Dim Bulbs

Why do restaurant owners think that the dining public wants to eat in the dark?

Last night we were at Park Avenue Autumn for, as I mentioned yesterday, the second send-off dinner for a Thailand-bound nephew. I arrived last even though I was 10 minutes early; for whatever reason traffic was non-existent and the drive from central S.I. to 63rd and Park only took 40 minutes so everyone was waiting for me to order. I checked my ever-present black Jansport knapsack, sat down and tried to read the menu.

I say "tried" because the menu was printed in 10 point font and the room was exceedingly dark. Granted, I have had cataract surgery on my left eye and still have the damn things in my right but I wasn't the only one in the room picking up one of the candles off the table to read the offerings. It's a good thing I had read the menu online so I had a fair idea of what I wanted anyway but still, ladies and gentlemen of the restaurant world, please, turn up the lights a little bit.
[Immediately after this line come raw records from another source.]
## config.mk

```make
export PLATFORM = sky130hd
export DESIGN_NAME = lcd_spi_word_formatter
export DESIGN_NICKNAME = d
export VERILOG_FILES = /design/src/rtl/lsw_pkg.sv /design/src/rtl/lsw_front.sv /design/src/rtl/lsw_queue.sv /design/src/rtl/lsw_back.sv /design/src/rtl/lcd_spi_word_formatter.sv
export SDC_FILE = /design/constraint.sdc
export NUM_CORES = 1
export LEC_CHECK = 0
export CAP_MARGIN = 20
export CORE_ASPECT_RATIO = 0.7
export CORE_UTILIZATION = 61
export CTS_BUF_LIST = sky130_fd_sc_hd__clkbuf_8
export CTS_CLUSTER_DIAMETER = 150
export DETAILED_ROUTE_END_ITERATION = 16
export DONT_BUFFER_PORTS = 1
export HOLD_SLACK_MARGIN = 0.03
export PLACE_DENSITY = 0.77
export SYNTH_ARGS = -nofsm -noshare
export SYNTH_HDL_FRONTEND = slang
export SYNTH_SLANG_ARGS = --single-unit
```

## constraint.sdc

```tcl
create_clock -name clk -period 3.2 [get_ports clk]
set_input_delay 0.16 -clock clk [delete_from_list [all_inputs] [get_ports clk]]
set_output_delay 0.16 -clock clk [all_outputs]
set_load 0.02 [all_outputs]
```
==> src/spfs_pkg.sv <==
// ----------------------------------------------------------------------------
// spfs_pkg: shared types and constants for the sensor failover selector
// Channel order, register indexes, message kinds and the kind-to-channel map.
// ----------------------------------------------------------------------------
package spfs_pkg;

	// default sizing
	localparam int NUM_SENSORS_DEF  = 8;
	localparam int ELAPSED_BITS_DEF = 16;

	// field widths
	localparam int KIND_W   = 2;
	localparam int IDX_W    = 3;
	localparam int SENS_W   = 4;
	localparam int RANK_W   = 4;
	localparam int CNT_W    = 4;
	localparam int RANKS_W  = 32;
	localparam int STEP_W   = 16;
	localparam int CFG_IDX_W = 3;
	localparam int CFG_DAT_W = 32;

	// logical channels, also mask bit positions
	localparam int CH_POSITION = 0;
	localparam int CH_ATTITUDE = 1;
	localparam int CH_SPEED    = 2;
	localparam int CH_LINEAR   = 3;
	localparam int CH_ANGULAR  = 4;
	localparam int CH_COUNT    = 5;

	localparam logic [RANK_W-1:0] RANK_UNLISTED = 4'hF;

	// register indexes
	localparam logic [CFG_IDX_W-1:0] REG_SENSOR_COUNT  = 3'd0;
	localparam logic [CFG_IDX_W-1:0] REG_RANK_POSITION = 3'd1;
	localparam logic [CFG_IDX_W-1:0] REG_RANK_ATTITUDE = 3'd2;
	localparam logic [CFG_IDX_W-1:0] REG_RANK_SPEED    = 3'd3;
	localparam logic [CFG_IDX_W-1:0] REG_RANK_LINEAR   = 3'd4;
	localparam logic [CFG_IDX_W-1:0] REG_RANK_ANGULAR  = 3'd5;
	localparam logic [CFG_IDX_W-1:0] REG_ELAPSED_STEP  = 3'd6;
	localparam logic [CFG_IDX_W-1:0] REG_TIMEOUT_LIMIT = 3'd7;

	// register reset values
	localparam logic [CNT_W-1:0]   SENSOR_COUNT_RST  = 4'd0;
	localparam logic [RANKS_W-1:0] RANKS_RST         = 32'hFFFF_FFFF;
	localparam logic [STEP_W-1:0]  ELAPSED_STEP_RST  = 16'd1;
	localparam logic [STEP_W-1:0]  TIMEOUT_LIMIT_RST = 16'd100;

	// message kinds
	localparam logic [KIND_W-1:0] KIND_AHRS     = 2'd0;
	localparam logic [KIND_W-1:0] KIND_POSITION = 2'd1;
	localparam logic [KIND_W-1:0] KIND_VELOCITY = 2'd2;
	localparam logic [KIND_W-1:0] KIND_DOPPLER  = 2'd3;

	typedef logic [CH_COUNT-1:0] ch_mask_t;

	// configuration register set
	typedef struct packed {
		logic [CNT_W-1:0]                  sensor_count;
		logic [CH_COUNT-1:0][RANKS_W-1:0]  ranks;
		logic [STEP_W-1:0]                 elapsed_step;
		logic [STEP_W-1:0]                 timeout_limit;
	} cfg_t;

	// per-channel outcome of one request
	typedef struct packed {
		logic              taken;
		logic              freed;
		logic [SENS_W-1:0] active;
	} chan_res_t;

	// channels fed by each message kind
	function automatic ch_mask_t kind_feeds(input logic [KIND_W-1:0] k);
		ch_mask_t m;
		m = '0;
		case (k)
			KIND_AHRS: begin
				m[CH_ATTITUDE] = 1'b1;
				m[CH_ANGULAR]  = 1'b1;
				m[CH_LINEAR]   = 1'b1;
			end
			KIND_POSITION: m[CH_POSITION] = 1'b1;
			KIND_VELOCITY: m[CH_SPEED]    = 1'b1;
			KIND_DOPPLER:  m[CH_LINEAR]   = 1'b1;
			default:       m = '0;
		endcase
		return m;
	endfunction

endpackage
A couple of weeks ago while on business in L.A. one of my dinners was scheduled to be at a strip-club-sounding Mexican place called the Pink Taco. It was loud. It was dark. Black everywhere. The menus, rather ingeniously, were black with pink font. Teeny, tiny pink font. It was fairly amusing to watch several members of our large dinner party holding up cell phones or Blackberry screens to try to illuminate the pages of the menu. I gave up, asked someone what was good there and just ordered that. Chicken tacos I think. It was mediocre but the place was packed and the locals raved about what good food they had there. Then I remembered that nobody actually eats much of anything in Southern California but they sure do like loud, dark restaurants with expensive frou-frou cocktails (this place unsurprisingly specialized in things like margaritas with Grand Marnier in them) where you can see other pretty, pretty people. Or try to anyway, since it's so damn dark it's hard to discern the truly pretty from the impostors.
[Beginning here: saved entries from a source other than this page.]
## config.mk

```make
export PLATFORM = sky130hd
export DESIGN_NAME = vmt_div_cell
export DESIGN_NICKNAME = d
export VERILOG_FILES = /design/src/hw/rtl/vmt_pkg.sv /design/src/hw/rtl/vmt_div_cell.sv
export SDC_FILE = /design/constraint.sdc
export NUM_CORES = 1
export LEC_CHECK = 0
export BUFFER_PORTS_ARGS = -buffer_cell sky130_fd_sc_hd__buf_4
export CAP_MARGIN = 20
export CORE_AREA = 2 2 283 285
export DETAILED_ROUTE_END_ITERATION = 7
export DIE_AREA = 0 0 285 287
export PLACE_DENSITY = 0.41
export SLEW_MARGIN = 0
export SYNTH_ARGS = -nofsm -noshare
export SYNTH_HDL_FRONTEND = slang
export SYNTH_SLANG_ARGS = --single-unit
```

## constraint.sdc

```tcl
create_clock -name clk -period 0.8 [get_ports clk]
set_input_delay 0.16 -clock clk [delete_from_list [all_inputs] [get_ports clk]]
set_output_delay 0.16 -clock clk [all_outputs]
set_load 0.1 [all_outputs]
```

## src/hw/rtl/vmt_pkg.sv

```systemverilog
`timescale 1ns / 1ps
// ----------------------------------------------------------------------------
// vmt_pkg: shared types and constants
// Widths of the coordinate datapath and the records passed between cells.
// ----------------------------------------------------------------------------
package vmt_pkg;
    localparam int CW      = 32;            // coordinate width
    localparam int SW      = CW - 1;        // step width
    localparam int MW      = CW + 1;        // magnitude of a difference
    localparam int SQW     = 2 * MW + 1;    // sum of squares
    localparam int RW      = MW;            // root width
    localparam int NUMW    = MW + SW;       // dividend width
    localparam int QW      = NUMW;          // quotient width

    // Record passed down the root chain
    typedef struct packed {
        logic [CW-1:0]  cur_x;
        logic [CW-1:0]  cur_y;
        logic [CW-1:0]  target_x;
        logic [CW-1:0]  target_y;
        logic [SW-1:0]  step;
        logic [MW-1:0]  mx;
        logic [MW-1:0]  my;
        logic           nx;
        logic           ny;
        logic [SQW-1:0] sq;     // remaining radicand
        logic [RW-1:0]  root;   // root bits found so far
    } root_rec_t;

    // Record passed down the divider chain
    typedef struct packed {
        logic [CW-1:0]   cur_x;
        logic [CW-1:0]   cur_y;
        logic [CW-1:0]   target_x;
        logic [CW-1:0]   target_y;
        logic            nx;
        logic            ny;
        logic            reached;
        logic [RW-1:0]   len;
        logic [NUMW-1:0] num_x;
        logic [NUMW-1:0] num_y;
        logic [RW:0]     rem_x;
        logic [RW:0]     rem_y;
    } div_rec_t;
endpackage

```

## src/hw/rtl/vmt_div_cell.sv

```systemverilog
`timescale 1ns / 1ps
// ----------------------------------------------------------------------------
// vmt_div_cell: one quotient bit
// Shifts one dividend bit into each remainder and settles one quotient bit
// for both coordinates.
// ----------------------------------------------------------------------------
module vmt_div_cell
    import vmt_pkg::*;
(
    input  logic     clk,
    input  logic     rst_n,
    input  logic     adv,
    input  logic     in_valid,
    input  div_rec_t in_rec,
    output logic     out_valid,
    output div_rec_t out_rec
);
    logic     valid_reg;
    div_rec_t rec_reg;
    div_rec_t rec_next;
    logic [RW+1:0] rx;
    logic [RW+1:0] ry;
    logic [RW+1:0] dv;

    // Shift in the top dividend bit, subtract the length when it fits
    always_comb
    begin
        rec_next = in_rec;
        dv = {2'b00, in_rec.len};
        rx = {in_rec.rem_x, in_rec.num_x[NUMW-1]};
        ry = {in_rec.rem_y, in_rec.num_y[NUMW-1]};
        rec_next.num_x = {in_rec.num_x[NUMW-2:0], 1'b0};
        rec_next.num_y = {in_rec.num_y[NUMW-2:0], 1'b0};
        if (rx >= dv)
        begin
            rx = rx - dv;
            rec_next.num_x[0] = 1'b1;
        end
        if (ry >= dv)
        begin
            ry = ry - dv;
            rec_next.num_y[0] = 1'b1;
        end
        rec_next.rem_x = rx[RW:0];
        rec_next.rem_y = ry[RW:0];
    end

    always_ff @(posedge clk or negedge rst_n)
    begin
        if (!rst_n)
            valid_reg <= 1'b0;
        else if (adv)
            valid_reg <= in_valid;
    end

    always_ff @(posedge clk)
    begin
        if (adv)
            rec_reg <= rec_next;
    end

    assign out_valid = valid_reg;
    assign out_rec   = rec_reg;
endmodule

```

==> impl_metrics.yaml <==
placement:
  dp_cells: 3104
  hpwl_um: 66030
  port_buffers: 724
  place_congestion: 0.8841
routing:
  antenna_left: 0
  viasPerCell: 4.102
  num_vias: 14790
  drt_first_pass_iters: 4
  drc: 0
  wl_um: 84230
  drtIter0Drc: 633
  wl_per_cell_um: 23.36
logic_synthesis:
  ys_types: 75
  syn_nets: 1479
  synth_area_leaders: "edfxtp_1 70%, ha_1 5.3%, xnor2_1 2.2%, a21oi_1 1.8%, nand2_1 1.8%"
  avgSynthCellArea_um2: 14.84
  synth_cells: 1047
  syn_area_um2: 15530
  synth_top_area_cell: "edfxtp_1"
  synth-seq-area-share_pct: 69.76
  synth.most_common_cell: "edfxtp_1"
  ys_top_cells_by_count: "360 x edfxtp_1, 73 x nand2_1, 66 x ha_1"
  async_flop_share_pct: 0.2770
  synth_edf_count: 360
  synth_top_flop_cell: "edfxtp_1"
  ys_seq_elements: 361
  yosysWarningCount: 0
  synth_top_area_share_pct: 69.60
sta:
  tightest_slew_ns: 0.5347
  slew_violations: 0
  setup_viol: 573
  whs_ns: -0.2204
  post-route-min-period_ns: 2.366
  worst_clock_skew_ns: 0
  rsz0062_at_grt: "true"
  period_share_pct: 295.8
  hold_viol: 1
  fmax_mhz: 422.6
  fin_ws_ns: -1.566
  relSlewSlack_pct: 63.98
min_path:
  min_path_type: "input pin to flip-flop"
setup_path:
  cp.required_ns: 1.12
  endpoint_kind: "flip-flop"
  startpoint_type: "input pin"
  cp_max_fo: 6
  critPathKind: "input pin to flip-flop"
  worstPathArrival_ns: 2.69
power:
  worst_ir_drop_vdd_uv: 1706
  cellLeakagePower_nw: 14.09
  powerDensity_nw_per_um2: 2224
  p_total_mw: 74.16
flow_run:
  maxCapViolCount: 0
global_routing:
  grtUsageMet3_pct: 5.984
  first_global_vias: 15980
  grt_first_pass_wirelength_um: 114400
  grtUsageMet1_pct: 21.29
  grt-ovfl-total: 0
  track_usage_pct: 19.62
  gr-max-usage-layer: "met2"
  use_met2_pct: 35.83
  grt_max_degree: 40
  antenna_found_initial: 28
floorplanning:
  dieWidth_um: 285
  die_y_um: 287
  dieArea_um2: 81800
  core_um2: 78610
  row_count: 103
  initial_utilization_pct: 19.76
  num_io_pins: 725
final_layout:
  nets: 2935
  fin_cells: 3605
  area_delta_synth_final_pct: 114.7
  nFillCells: 7367
  drive_gt1_share_pct: 53.07
clock_network:
  ctsHoldBuffers: 358
  cts_max_level: 2
  cts_tree: "built"
  clockBufferDepth: 3
  clk_pin_slew_ns: 0.05
  cts_root_buf: "clkbuf_16"
  numCtsBuffers: 46
  clock-sinks: 361
  clk_latency_ns: 0.57
outcome:
  violations: "negative hold slack, negative setup slack"
  status: "finished with violations"
critical path, cell delays in order:
cell and delay [ns]:
buf_8 0.08, clkinvlp_4 0.14, ha_4 0.30, nor2b_4 0.16
o2111ai_4 0.12, a21oi_2 0.18, o211ai_1 0.11, buf_4 0.16
nand4b_1 0.14, a311oi_4 0.13, o31ai_4 0.38, buf_12 0.17
buf_12 0.14, mux2_4 0.30
layer usage:
layer,wire [um],share of wire [%]
met1,31200,37
met2,43530,52
met3,6010,7.1
met4,3372,4.0
met5,110,0.13
cell type report:
| cell class | instances | area [um^2] | area share (%) |
|---|---|---|---|
| clock inverters | 32 | 299.0 | 0.8967 |
| diodes | 15 | 37.54 | 0.1126 |
| clock buffers | 53 | 1177 | 3.531 |
| multi-input cells | 607 | 5334 | 15.99 |
| well taps | 1050 | 1314 | 3.940 |
| repair buffers | 1438 | 14140 | 42.40 |
| inverters | 49 | 209.0 | 0.6266 |
| flip-flops and latches | 361 | 10840 | 32.50 |
state kept, by name, summed over array words and instances, names as in the netlist:
register,cells
out_rec,360
out_valid,1
stage by stage:
step | TNS, ns | setup slack [ns] | hold WS, ns | utilization [%] | area (um^2)
floorplan | -205.13 | -1.703 | -0.1356 | - | 15790
global placement | -217.21 | -2.425 | -0.06422 | 32.58 | 25610
detailed placement | -218.82 | -2.427 | -0.06337 | 32.58 | 25610
CTS | -344.40 | -1.487 | -0.2759 | 41.68 | 32770
global route | -355.57 | -1.646 | -0.2603 | 42.40 | 33330
finish | -330.40 | -1.566 | -0.2204 | 42.42 | 33350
Fortunately for our party last night we had more food that was truly pretty and only one thing that was an impostor. At the bottom of PAA's menu they have a section called "for the table" and one of the items listed is called "Broccoli and Cheetos". Fresh of Sunday's wd-50 experience I excitedly demanded that we order the dish figuring it would be some clever mol-gas play on the name despite the fact that everything else on the menu was straightforward seasonal cooking. Well, we got what I ordered. Broccoli with Cheetos crumbled over the top. Granted, it was perfectly cooked and seasoned broccoli and tasty but I was still a bit let down. It didn't stop me from eating it though.

As for the rest of the meal, I started with the hamachi was apples and jalapenos, a perfectly clean, crisp dish that fit the current seasonal theme like a dry, cool breeze (I have warned you all I'm a terrible food porn writer....). The Mrs. ordered the Iberian ham and grilled cheese which was a perfect warm blanket after the breeze of the fish (getting worse here, DC....) The soon-to-be-in-Thailand nephew got the salad with the duck confit that I pronounced to have "wonderful quacky goodness" (there, better to attempt humor than to be all food-crit-like). My medium rare venison chops with pomegranate and pumpkin seeds were some of the best Bambi I've ever had, the yielding, gently gamey deer perfectly contrasted with the sweet and spicy crunching, popping seeds. Others got the "Wellington" which was actually a beautifully grilled filet mignon (and I don't usually like filet mignon) with a mushroom puff pastry that was absolutely fantastic. I shouldn't even try this next sentence, but what the hell: The mushrooms gave one visions of a forest in October after a light rain.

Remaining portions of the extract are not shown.